*Data under study:*
<file path="config.mk">
export PLATFORM = sky130hd
export DESIGN_NAME = rme_front
export DESIGN_NICKNAME = d
export VERILOG_FILES = /design/src/hw/rtl/register_memory_instruction_executor_assert.svh /design/src/hw/rtl/rme_pkg.sv /design/src/hw/rtl/rme_front.sv
export SDC_FILE = /design/constraint.sdc
export NUM_CORES = 1
export LEC_CHECK = 0
export ABC_AREA = 1
export BUFFER_PORTS_ARGS = -buffer_cell sky130_fd_sc_hd__buf_2
export CAP_MARGIN = 30
export CORE_MARGIN = 8
export CORE_UTILIZATION = 29
export DETAILED_ROUTE_END_ITERATION = 16
export PLACE_DENSITY = 0.93
export SYNTH_ARGS = -nofsm -noshare
export SYNTH_HDL_FRONTEND = slang
export SYNTH_SLANG_ARGS = --single-unit
</file>
<file path="constraint.sdc">
create_clock -name vclk -period 1.4
set_input_delay 0.21 -clock vclk [all_inputs]
set_output_delay 0.21 -clock vclk [all_outputs]
set_load 0.02 [all_outputs]
</file>
<file path="src/hw/rtl/register_memory_instruction_executor_assert.svh">
// ============================================================================
// Assertion macros for the register/memory instruction executor
// Concurrent checks on internal control; ASSERT_OFF compiles them out.
// ============================================================================
`ifndef REGISTER_MEMORY_INSTRUCTION_EXECUTOR_ASSERT_SVH
`define REGISTER_MEMORY_INSTRUCTION_EXECUTOR_ASSERT_SVH
`ifndef ASSERT_OFF
// property must hold on every clock edge outside reset
`define RME_ASSERT(lbl, clk, rst_n, prop, msg) \
    lbl: assert property (@(posedge clk) disable iff (!rst_n) prop) else $error(msg);
// condition must never be true outside reset
`define RME_ASSERT_NEVER(lbl, clk, rst_n, cond, msg) \
    lbl: assert property (@(posedge clk) disable iff (!rst_n) !(cond)) else $error(msg);
`else
`define RME_ASSERT(lbl, clk, rst_n, prop, msg)
`define RME_ASSERT_NEVER(lbl, clk, rst_n, cond, msg)
`endif
`endif

</file>
<file path="src/hw/rtl/rme_pkg.sv">
// ============================================================================
// rme_pkg
// Shared types and constants of the register/memory instruction executor.
// ============================================================================
package rme_pkg;

    localparam int DEF_MEM_BYTES   = 65536;
    localparam int DEF_IP_INDEX    = 31;
    localparam int DEF_INSTR_BYTES = 16;

    localparam int DATA_W      = 64;
    localparam int WORD_BYTES  = DATA_W / 8;
    localparam int NUM_REGS    = 32;
    localparam int REG_IDX_W   = $clog2(NUM_REGS);
    localparam int KIND_W      = 3;
    localparam int QUEUE_DEPTH = 2;

    // opcodes as they arrive on the input beat
    typedef enum logic [KIND_W-1:0] {
        OP_MOVE  = 3'd0,
        OP_SHL   = 3'd1,
        OP_SHR   = 3'd2,
        OP_LOAD  = 3'd3,
        OP_STORE = 3'd4,
        OP_HALT  = 3'd5
    } t_op;

    // operation class after decode; unknown opcodes become EX_NOP
    typedef enum logic [2:0] {
        EX_MOVE,
        EX_SHL,
        EX_SHR,
        EX_LOAD,
        EX_STORE,
        EX_HALT,
        EX_NOP
    } t_exec;

    typedef enum logic [1:0] {
        ST_READ,
        ST_EXEC,
        ST_LOAD
    } t_state;

    typedef struct packed {
        logic [KIND_W-1:0]    kind;
        logic [REG_IDX_W-1:0] src_reg;
        logic [REG_IDX_W-1:0] dst_reg;
        logic [DATA_W-1:0]    imm_value;
    } t_in_item;

    typedef struct packed {
        logic [DATA_W-1:0] dest_value;
        logic              access_skipped;
        logic              unknown_op;
        logic              halted;
    } t_out_item;

    typedef struct packed {
        t_exec                op;
        logic                 imm_nz;
        logic [REG_IDX_W-1:0] src;
        logic [REG_IDX_W-1:0] dst;
        logic [DATA_W-1:0]    imm;
    } t_cmd;

    typedef struct packed {
        logic                  rd_en;
        logic                  wr_en;
        logic [WORD_BYTES-1:0] even_be;
        logic [WORD_BYTES-1:0] odd_be;
    } t_mem_ctl;

endpackage

</file>
<file path="src/hw/rtl/rme_front.sv">
// ============================================================================
// rme_front
// Input side: accepts instruction beats and decodes them into queue commands.
// ============================================================================
module rme_front import rme_pkg::*; (
    input  logic     i_in_valid,
    input  t_in_item i_in_item,
    input  logic     i_q_full,
    input  logic     i_clr_busy,
    output logic     o_in_ready,
    output logic     o_push,
    output t_cmd     o_cmd
);

    assign o_in_ready = !i_q_full && !i_clr_busy;
    assign o_push     = i_in_valid && o_in_ready;

    always_comb begin
        o_cmd.src    = i_in_item.src_reg;
        o_cmd.dst    = i_in_item.dst_reg;
        o_cmd.imm    = i_in_item.imm_value;
        o_cmd.imm_nz = |i_in_item.imm_value;
        unique case (t_op'(i_in_item.kind))
            OP_MOVE:  o_cmd.op = EX_MOVE;
            OP_SHL:   o_cmd.op = EX_SHL;
            OP_SHR:   o_cmd.op = EX_SHR;
            OP_LOAD:  o_cmd.op = EX_LOAD;
            OP_STORE: o_cmd.op = EX_STORE;
            OP_HALT:  o_cmd.op = EX_HALT;
            default:  o_cmd.op = EX_NOP;
        endcase
    end

endmodule

</file>
-- Word level (Yosys, flattened, before mapping)
Cells that the tools add are included.
- bits in registers: 0
- input port bits: 80
- logic and storage cells: 12
- equality and inequality tests: 5
- mux-type cells: 1
- reduce and logical (&&, ||, !) cells: 6
- operator list (operator ; number):
    OR reduction 64 bit ; 1
    case mux 3 bit (6 select lines) ; 1
    equality test 3 x 2 -> 1 bit (second input constant) ; 2
    equality test 3 bit (second input constant) ; 2
    equality test 3 x 1 -> 1 bit (second input constant) ; 1
    zero test 3 bit ; 1
    logical AND 1 bit ; 2
    zero test 1 bit ; 2

-- Logic depth before layout (Yosys ltp)
- depth after elaboration: 3
- gate-level depth with buffers: 6

-- Worst setup path before layout
Ideal clock, no wire load.
- path type: input-to-output
- start: input i_clr_busy
- end: output o_push
- data arrival time: 0.737 ns
- path slack: 0.453 ns
- cell stages on the path: 1
- path buffers: 0
- path through: nor3b_1
- cells in the longest elaborated chain, start to end: 3
- ends and longest elaborated chain (item ; RTL line ; text):
    start: declaration ; rme_front.sv:9 ; input logic i_clr_busy,
    zero test 1 bit ; rme_front.sv:15 ; assign o_in_ready = !i_q_full && !i_clr_busy;
    logical AND 1 bit ; rme_front.sv:15 ;
    logical AND 1 bit ; rme_front.sv:16 ; assign o_push = i_in_valid && o_in_ready;
    end: declaration ; rme_front.sv:11 ; output logic o_push,
No other way between the ends.

==> impl_summary.md <==
Status
The run finished with clean final reports.

Route
The total detailed-routing wirelength is 2960 µm. The number of remaining DRC errors is 0. The number of DRC violations after detailed-routing iteration 0 is 12. Using the TritonRoute via totals, the vias-per-cell ratio works out to 3.99. Detailed routing inserted a total of 945 vias.

The remaining number of nets flagged by the antenna check after routing is 0. In the final routed layout, each cell accounts on average for 12.5 µm. For this run, the detailed router's first-pass iteration total came to 4.

Floorplan
The die extent in x is 69.1 µm. The die is 69.1 µm tall. The core box area is 0.00271 mm². The die covers 0.00478 mm². After floorplanning, the core was divided into 19 placement rows. During I/O placement, the number of pins put on the boundary was 160.

The effective utilization at floorplan is 30.2%.

Critical path
The cell type of the slowest stage on the worst timing path is sky130_fd_sc_hd__buf_2. The class of the most critical setup path is in -> out. The signal on the critical path passes through buf_2 > nor2_1 > nand2_1 > nor2_1 > nand2_1 > nor2_1 > nand2_1 > buf_2. The worst setup path is launched from an input port. For the worst setup path, the data required time is 1.19 ns. The worst setup path is captured at an output port. Along the worst path, the maximum fanout reaches 2. Data arrives at the worst endpoint at 0.94 ns. On the worst path, the slowest cell contributes a delay of 0.15 ns.

Power and ir drop
The largest vdd supply drop is 0.268 mV. The final total power is 0.388 mW. The leakage power is 0.636 nW. The power per cell area is 390 mW/mm².

Timing
Dividing the final minimum period by the clock period gives 82.0%. The relative slew slack is 89.4%. The slew at the pin with the worst max-slew slack is 0.159 ns. The number of max-slew violations in the final report was 0. The accumulated negative setup slack is 0 ns. Setup repair after global routing left no endpoint under its margin. Setup violations remaining at the end of the flow were counted as 0. The routed design could run at a clock period as short as 1.15 ns. The hold violation total from the final report came to 0. Derived from the worst setup path, the maximum achievable clock frequency is 0.871 GHz.

Final layout
The number of clock buffers in the layout is 0. The post-layout instance count excluding filler cells is 237. Of the cells placed in the final design, the portion with a size suffix greater than 1 is 68.0%. The area occupied by registers is 0 µm².

Once layout is done, the placed cells without fillers occupy 995 µm². The final net count is 288. Relative to the synthesized area, the layout overhead comes to 21.6%. After filler insertion, the fill cell instance count of the layout stands at 308. The number of sequential storage elements is 0. The count of inserted antenna diode cells is 0.

The final core area utilization is 36.7%.

Yosys
The cell type with the largest total area after synthesis is sky130_fd_sc_hd__buf_4. When the netlist entered floorplanning its net count stood at 222. Ranked by total cell area, the synthesized netlist is headed by sky130_fd_sc_hd__buf_4 68%, sky130_fd_sc_hd__nor2_1 20%, sky130_fd_sc_hd__nand2_1 9.6%, sky130_fd_sc_hd__a21boi_0 0.92%, sky130_fd_sc_hd__clkbuf_1 0.92%. Dividing the synthesized area by the synthesized cell count gives 5.76 µm². The synthesized design devotes to its leading area cell type 67.9% of total area. Sequential elements use 0% of the synthesized area.

The post-synthesis instance total is 142. The summed instance area of the synthesized netlist is 818 µm². Among all cell types in the netlist, the one instantiated most often is sky130_fd_sc_hd__buf_4. Ranked by instance count, the synthesized netlist is headed by 74 x sky130_fd_sc_hd__buf_4, 43 x sky130_fd_sc_hd__nor2_1, 21 x sky130_fd_sc_hd__nand2_1, 2 x sky130_fd_sc_hd__clkbuf_1. The distinct cell type count after synthesis is 6. The count of yosys warnings during synthesis is 0.

Hold path
The worst hold path belongs to the class in -> out. The hold-critical path depth is 0. The worst hold path terminates at o_cmd[64]. The launch instance of the worst min-delay path is i_in_item[64].

Clock tree
The post-cts gate resize count is 0. Post-CTS timing repair inserted 0 buffers for setup. For this design, the CTS-stage hold fixing added 0 buffers.

Place
The final weighted congestion of routability-driven global placement is 0.760. The placed instance area is 995 µm². The HPWL after detailed placement is 2870 µm. In this run, placement finished with an instance count of 237. Buffers placed on the I/O ports in this run total 140.

Run
The number of maximum-capacitance constraint violations is 0.

GRT
The global-route wire length before repair is 4680 µm. Global routing finished with a remaining overflow of 0. The maximum number of pins on one net before global-route repair is 3.

Global routing used 10.7% of the available tracks. The via count of the first global-routing pass is 1,011. The initial antenna violation count came to 0.
-- metrics by stage --
stage / setup WS, ns / hold slack, ns
floorplan: 0.453 / 0.495
global placement: 0.217 / 0.420
detailed placement: 0.220 / 0.420
CTS: 0.220 / 0.420
global route: 0.0881 / 0.420
finish: 0.252 / 0.420
-- layout make-up --
cell class	instances	area [µm²]	share of cell area [%]
well taps	31	38.8	3.90
repair buffers	140	701	70.4
multi-input cells	66	255	25.7
-- worst max path at each step --
stage / startpoint / to / depth (start not counted) / slack (ns)
3_3_place_gp: i_in_item[35] / o_cmd[74] / 8 / 0.22
5_1_grt: i_in_item[39] / o_cmd[74] / 8 / 0.09
3_5_place_dp: i_in_item[35] / o_cmd[74] / 8 / 0.22
2_1_floorplan: i_clr_busy / o_push / 1 / 0.45
6_report: i_in_item[31] / o_cmd[74] / 8 / 0.25
4_1_cts: i_in_item[25] / o_cmd[74] / 8 / 0.22
-- logic make-up (layout without fill, tap and decap cells) --
family                 after synthesis  after routing  synth area share, %
AO/OA/AOI/OAI                        1              1                0.918
AND/OR/NAND/NOR                     65             65                 30.3
buffers and inverters               76            140                 68.8
-- critical path: cells and delay by family --
kind | cells | cell delay, ns
and+or+nand+nor | 6 | 0.48
buffers and inverters | 2 | 0.25
-- layout by cell type, fill, tap and decap left out, drive strengths merged --
master / instances
a21boi: 1
nor3b: 1
nand2: 21
buf: 140
nor2: 43
-- metal layers --
layer / wire (µm) / vias to the layer above / part of all wire [%] / GRT usage (%)
li1: - / 484 / - / -
met1: 1020 / 386 / 34 / 9.86
met2: 1590 / 69 / 54 / 21.8
met3: 327 / 6 / 11 / 4.01
met4: 23 / 0 / 0.78 / 1.37
met5: 0 / - / 0 / 0
-- where the power goes --
| group | leakage (nW) | internal [mW] | switching, mW |
|---|---|---|---|
| clock network | 0 | 0 | 0 |
| registers | 0 | 0 | 0 |
| logic | 0.636 | 0.153 | 0.234 |
| total | 0.636 | 0.153 | 0.234 |
Power figures use the tool's default switching activity.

*What to produce:*
Within the listing above, copy each line that has the string "start".

*Answer section:*
- start: input i_clr_busy
- cells in the longest elaborated chain, start to end: 3
    start: declaration ; rme_front.sv:9 ; input logic i_clr_busy,
stage / startpoint / to / depth (start not counted) / slack (ns)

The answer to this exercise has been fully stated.